Work required: Transcribe the records below exactly, from their first line through the line containing "File: src/rtl/demux1_4_reg.sv". Omit every line after it.

= Beginning of Section =

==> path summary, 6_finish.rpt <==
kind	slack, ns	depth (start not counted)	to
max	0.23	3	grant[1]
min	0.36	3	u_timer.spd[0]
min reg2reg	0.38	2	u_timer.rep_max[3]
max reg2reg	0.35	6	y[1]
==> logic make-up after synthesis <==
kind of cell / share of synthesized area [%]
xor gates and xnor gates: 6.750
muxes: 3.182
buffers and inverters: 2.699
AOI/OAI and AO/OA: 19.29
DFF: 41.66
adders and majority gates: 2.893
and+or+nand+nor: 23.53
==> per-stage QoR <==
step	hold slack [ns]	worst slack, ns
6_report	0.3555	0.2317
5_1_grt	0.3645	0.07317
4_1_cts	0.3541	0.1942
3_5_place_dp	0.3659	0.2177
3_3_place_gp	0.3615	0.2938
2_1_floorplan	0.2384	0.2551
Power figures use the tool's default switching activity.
File: config.mk
export PLATFORM = sky130hd
export DESIGN_NAME = demux1_4_reg
export DESIGN_NICKNAME = d
export VERILOG_FILES = /design/src/rtl/demux1_4_reg.sv
export SDC_FILE = /design/constraint.sdc
export NUM_CORES = 1
export LEC_CHECK = 0
export BUFFER_PORTS_ARGS = -buffer_cell sky130_fd_sc_hd__buf_2
export CAP_MARGIN = 30
export CELL_PAD_IN_SITES_DETAIL_PLACEMENT = 2
export CELL_PAD_IN_SITES_GLOBAL_PLACEMENT = 2
export CORE_MARGIN = 5
export CORE_UTILIZATION = 34
export CTS_CLUSTER_DIAMETER = 150
export DETAILED_ROUTE_END_ITERATION = 16
export GPL_ROUTABILITY_DRIVEN = 0
export HOLD_SLACK_MARGIN = 0.12
export PLACE_DENSITY_LB_ADDON = 0.08
export SKIP_CTS_REPAIR_TIMING = 1
export SYNTH_ARGS = -nofsm -noshare
export SYNTH_HDL_FRONTEND = slang
export SYNTH_SLANG_ARGS = --single-unit
File: constraint.sdc
create_clock -name clk -period 2.79 [get_ports clk]
set_input_delay 0.1395 -clock clk [delete_from_list [all_inputs] [get_ports clk]]
set_output_delay 0.1395 -clock clk [all_outputs]
set_load 0.005 [all_outputs]
File: src/rtl/demux1_4_reg.sv
// rtl/demux1_4_reg.sv - registered 1-to-4 demultiplexer with per-channel transfer counters
//
// Routes each accepted input word into the single-entry holding register of
// the channel chosen by in_sel. Every channel drains on its own handshake and
// counts the words it has accepted.
//
// Ports:
//   clk        - rising-edge clock
//   reset_n    - asynchronous active-low reset
//   in_valid   - producer presents a word
//   in_sel     - destination channel 0..3
//   in_data    - word to route
//   in_ready   - selected channel can take the word this cycle
//   out_valid  - bit k: channel k holds a word
//   out_data   - channel k word on [k*WIDTH +: WIDTH]
//   out_ready  - bit k: channel k consumer takes its word this cycle
//   xfer_cnt   - channel k accepted-word count on [k*CNTW +: CNTW]

module demux1_4_reg #(
    parameter int WIDTH = 64,
    parameter int CNTW  = 16
) (
    input  logic                 clk,
    input  logic                 reset_n,
    input  logic                 in_valid,
    input  logic [1:0]           in_sel,
    input  logic [WIDTH-1:0]     in_data,
    output logic                 in_ready,
    output logic [3:0]           out_valid,
    output logic [4*WIDTH-1:0]   out_data,
    input  logic [3:0]           out_ready,
    output logic [4*CNTW-1:0]    xfer_cnt
);

    logic [3:0]       v;
    logic [WIDTH-1:0] d   [4];
    logic [CNTW-1:0]  cnt [4];
    logic             in_hs;

    // A channel can accept when empty, or when its current word leaves on the
    // same edge; this gives one word per cycle per channel.
    assign in_ready = ~v[in_sel] | out_ready[in_sel];
    assign in_hs    = in_valid & in_ready;

    always_ff @(posedge clk or negedge reset_n) begin
        if (!reset_n) begin
            v <= '0;
            for (int k = 0; k < 4; k++) begin
                d[k]   <= '0;
                cnt[k] <= '0;
            end
        end else begin
            for (int k = 0; k < 4; k++) begin
                if (in_hs && (in_sel == 2'(k))) begin
                    // Load wins over drain: a simultaneous consume keeps v set.
                    d[k]   <= in_data;
                    v[k]   <= 1'b1;
                    cnt[k] <= cnt[k] + CNTW'(1);
                end else if (out_ready[k]) begin
                    // Clearing an already-empty channel is harmless; d is held.
                    v[k] <= 1'b0;
                end
            end
        end
    end

    assign out_valid = v;

    for (genvar k = 0; k < 4; k++) begin : g_out
        assign out_data[k*WIDTH +: WIDTH] = d[k];
        assign xfer_cnt[k*CNTW +: CNTW]   = cnt[k];
    end

endmodule

# After elaboration in Yosys (flattened, before gate mapping)
# Index checks and enable logic that the tools add are counted.
# totals
reg_bits	324
input_bits	73
out_inout_bits	325
# classes
addsub	4
magnitude_cmp	1
n_eq_ne	3
n_mux	12
bitwise	3
reduce_logical	9
# op_table
cell	n
$add 16x1->16 const B	4
$mux 1	10
$reduce_bool 2->1	4
$bmux 1 s2	2
$eq 2x2->1 const B	2
$logic_and 1x1->1	4
$lt 2x3->1 const B	1
$eq 2x1->1 const B	1
$logic_not 2->1	1
$and 1x1->1	1
$not 1->1	1
$or 1x1->1	1

# Longest topological paths before layout
# depth
depth_word	7
mapped_depth	8
mapped_depth_nobuf	5

# Worst setup path after synthesis
# Ideal clock, no wire load.
# synth_path
path_type	reg-to-reg
from	register v[0] (netlist: out_valid[0])
to	register d (netlist bit out_data[0])
setup_time_ps	125
arrival_time_ps	1395
required_time_ps	2665
path_slack_ps	1270
stages_incl_launch_ff	5
path_buffers	1
path_cell_list	dfrtp_1 > nor2b_1 > nor3_4 > buf_2 > mux2_2
# synth_via
elab_chain_len	6
# synth_rtl
item	line_no	source
start: declaration	35	logic [3:0] v;
start signal: assignment	47	v <= '0;
start signal: indexed assignment	57	v[k] <= 1'b1;
start signal: indexed assignment	61	v[k] <= 1'b0;
$bmux 1 s2	42	assign in_ready = ~v[in_sel] | out_ready[in_sel];
$mux 1 (not written as such)	42	
$not 1->1	42	
$or 1x1->1	42	
$and 1x1->1	43	assign in_hs = in_valid & in_ready;
$logic_and 1x1->1	54	if (in_hs && (in_sel == 2'(k))) begin
end signal: indexed assignment	56	d[k] <= in_data;
end: declaration	36	logic [WIDTH-1:0] d [4];
# Every way passes these cells. The select of a mux whose other input is x is not followed.
# A chain may end at the register's enable or synchronous reset.

# Worst setup path in the final report
# layout_path
from	register v[1] (netlist: out_valid[1])
to	output port in_ready
# layout_via
elab_chain_len	4
# layout_rtl
item	line_no	source
$bmux 1 s2	42	
$mux 1 (not written as such)	42	
$not 1->1	42	
$or 1x1->1	42	
end: declaration	28	output logic in_ready,
# Every way passes these cells. The select of a mux whose other input is x is not followed.

==> out/metrics.cfg <==
[synthesis]
synth.avg_cell_area_sq_um = 11.5
yosysTopAreaCell = dfrtp_1
ys_warn_count = 0
synth_async_sr_flop_share_pct = 100
synthFlopType = dfrtp_1
synth_edf_count = 0
syn_area_sq_um = 12600
syn-instance-count = 1093
ys_seq_area_share_pct = 64.4
synth-seq-cells = 324
postSynthNetCount = 1170
yosysUniqueCellTypes = 30
yosysTopAreaCellShare_pct = 64.4
yosys-top-cells-area = dfrtp_1, nand2_1, mux2_2

[power]
total_power_uw = 13800
power_density_nw_per_um2 = 808
ir_drop_mv = 0.428
leakage_uw = 0.00877

[timing]
finalHoldViolCount = 0
worstMarginPinSlew_ps = 768
finClkSkew_ps = 9.97
max_freq_mhz = 499
maxSlewViolCount = 0
finalSetupViolCount = 0
timing.final.crit_share_pct = 71.9
slew_headroom_pct = 48.4
period_minus_slack_ps = 2010
fin_tns_setup_ps = 0
rsz0062_at_grt = no
fin_ws_ps = 785

[critical_path]
cp_data_required_time_ps = 2650
r2r_end = out_data[125]
criticalPathCategory = register to output port
rr_startpoint = out_valid[1]
ff2ff_setup_slack_ps = 810
endpoint_kind = output port
r2r.worst_path.cells = 5
worst_ep_arrival_time_ps = 1870
path_max_fanout = 6
start_kind = register

[global_route]
first_global_vias = 10900
antenna_found_initial = 0
grt.overflow.total = 0
grt_use_total_pct = 21.3
grt_max_degree = 90
grt_pass1_wl_um = 68500

[drt]
drc_errors = 0
vias = 10000
wl_per_cell_um = 22.3
ant_nets = 0
drt_first_pass_iters = 4
drt_iter0_markers = 303
routed_via_density = 4.86
wirelength_um = 46000

[die]
die_width_um = 202
ios = 398
dieArea_sq_um = 41000
die_y_um = 202
core_sq_um = 36600
start_util_pct = 34.4
row_count = 70

[clock_tree]
path_clk_slew_ps = 60
cts.sinks = 324
insertion_delay_ps = 540
clk_root_buffer_cell = clkbuf_16
numCtsBuffers = 39
tritoncts = built
htreeDepth = 2
clock_path_buffers = 3

[layout]
drive_gt1_share_pct = 37.5
final_area_sq_um = 17100
finalNonFillerCells = 2061
antenna_cells = 0
syn_to_final_growth_pct = 36.0
final_nets = 1645

[hold_path]
hold_start = in_sel[1]
worstHoldPathType = primary input to register
hold_depth = 3
hold_end = out_valid[3]

[placement]
place_hpwl_um = 30300
pre_cts_ws_ps = 835
dpl_cell_area_sq_um = 15200
place_inst = 1926
portBuffers = 397

[run_status]
status = finished clean

[flow_run]
maxCapViolCount = 0

## flip-flops by register name (all words and copies together) (netlist names)
register / cells
xfer_cnt: 64
out_data: 256
out_valid: 4
## kinds of logic after synthesis
logic type / count (synthesis) / share of synthesized area (%)
buf+inv: 51 / 1.82
simple gates: 523 / 17.4
flops: 324 / 64.4
mux: 131 / 11.8
xor+xnor: 60 / 4.17
fa+ha+maj: 4 / 0.398
## power breakdown
| group | switching [uW] | internal, uW | total [uW] |
|---|---|---|---|
| registers | 617 | 5550 | 6160 |
| logic | 1360 | 1220 | 2590 |
| clock network | 2060 | 3030 | 5090 |
| total | 4040 | 9800 | 13800 |
## stage by stage
stage	util (%)	hold slack (ps)
3_3_place_gp	41.4	120
4_1_cts	44.9	-484
5_1_grt	46.8	123
2_1_floorplan	-	-156
6_report	46.8	97.3
3_5_place_dp	41.4	117
## final cells by class
cell class | count | area (sq um)
inverters | 4 | 15.0
repair buffers | 481 | 2880
clock buffers | 52 | 1140
fillers | 3759 | 19500
well taps | 468 | 586
multi-input cells | 718 | 4270
flip-flops and latches | 324 | 8110
clock inverters | 14 | 125
## worst max-delay path: stages (launching register included)
cell     delay (ps)
dfrtp_1         340
nor2b_1         480
mux4_2          350
inv_1            30
buf_2           120
## per-layer routing
metal | share of wire, % | wire [um] | track usage, %
met5 | 0 | 0 | 0
met4 | 2.8 | 1300 | 6.18
met3 | 6.5 | 3000 | 6.69
met2 | 50 | 23100 | 36.4
met1 | 40 | 18600 | 26.1
## worst max path at each step
stage                             from             to  slack (ps)  cells past startpoint
after global routing      out_valid[1]  out_data[125]         630                      5
after global placement    out_valid[1]  out_data[122]         850                      5
after detailed placement  out_valid[0]   out_data[44]         840                      4
after CTS                 out_valid[1]       in_ready         730                      4
after floorplan           out_valid[0]    out_data[0]        1270                      4
final                     out_valid[1]       in_ready         780                      4
## synth_stat cells, drive strengths merged (2+ instances only)
library cell	count
and3	6
and4	3
buf	28
clkbuf	19
dfrtp	324
ha	4
inv	4
mux2	130
nand2	422
nand2b	5
nand3	20
nand4	24
nor2	17
nor2b	4
nor3	14
nor4	2
or2	3
xnor2	45
xor2	15
## cell usage in the layout, fill, tap and decap left out, types with 3 or more instances in the layout
cell type      synthesis  routed
dfrtp_1              324     324
nand4_1               24      24
ha_1                   4       4
nand2_1              422     422
clkbuf_8               0       7
clkbuf_16              0      41
nor3_1                10      10
clkinv_2               0      10
inv_1                  4       4
xnor2_1               45      45
mux2_2               111     111
and4_1                 3       3
buf_12                 0       6
nand2b_1               5       4
clkbuf_1              19       4
and3_1                 6       6
nand3_1               20      20
buf_4                  1       9
mux2_1                19      19
dlygate4sd3_1          0      69
xor2_1                15      15
nor2_1                16      15
nor2b_1                4       4
buf_2                 27     396
Note: power is estimated with default switching activity, not from simulation.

= End of Section =

Written response:
==> path summary, 6_finish.rpt <==
kind	slack, ns	depth (start not counted)	to
max	0.23	3	grant[1]
min	0.36	3	u_timer.spd[0]
min reg2reg	0.38	2	u_timer.rep_max[3]
max reg2reg	0.35	6	y[1]
==> logic make-up after synthesis <==
kind of cell / share of synthesized area [%]
xor gates and xnor gates: 6.750
muxes: 3.182
buffers and inverters: 2.699
AOI/OAI and AO/OA: 19.29
DFF: 41.66
adders and majority gates: 2.893
and+or+nand+nor: 23.53
==> per-stage QoR <==
step	hold slack [ns]	worst slack, ns
6_report	0.3555	0.2317
5_1_grt	0.3645	0.07317
4_1_cts	0.3541	0.1942
3_5_place_dp	0.3659	0.2177
3_3_place_gp	0.3615	0.2938
2_1_floorplan	0.2384	0.2551
Power figures use the tool's default switching activity.
File: config.mk
export PLATFORM = sky130hd
export DESIGN_NAME = demux1_4_reg
export DESIGN_NICKNAME = d
export VERILOG_FILES = /design/src/rtl/demux1_4_reg.sv
export SDC_FILE = /design/constraint.sdc
export NUM_CORES = 1
export LEC_CHECK = 0
export BUFFER_PORTS_ARGS = -buffer_cell sky130_fd_sc_hd__buf_2
export CAP_MARGIN = 30
export CELL_PAD_IN_SITES_DETAIL_PLACEMENT = 2
export CELL_PAD_IN_SITES_GLOBAL_PLACEMENT = 2
export CORE_MARGIN = 5
export CORE_UTILIZATION = 34
export CTS_CLUSTER_DIAMETER = 150
export DETAILED_ROUTE_END_ITERATION = 16
export GPL_ROUTABILITY_DRIVEN = 0
export HOLD_SLACK_MARGIN = 0.12
export PLACE_DENSITY_LB_ADDON = 0.08
export SKIP_CTS_REPAIR_TIMING = 1
export SYNTH_ARGS = -nofsm -noshare
export SYNTH_HDL_FRONTEND = slang
export SYNTH_SLANG_ARGS = --single-unit
File: constraint.sdc
create_clock -name clk -period 2.79 [get_ports clk]
set_input_delay 0.1395 -clock clk [delete_from_list [all_inputs] [get_ports clk]]
set_output_delay 0.1395 -clock clk [all_outputs]
set_load 0.005 [all_outputs]
File: src/rtl/demux1_4_reg.sv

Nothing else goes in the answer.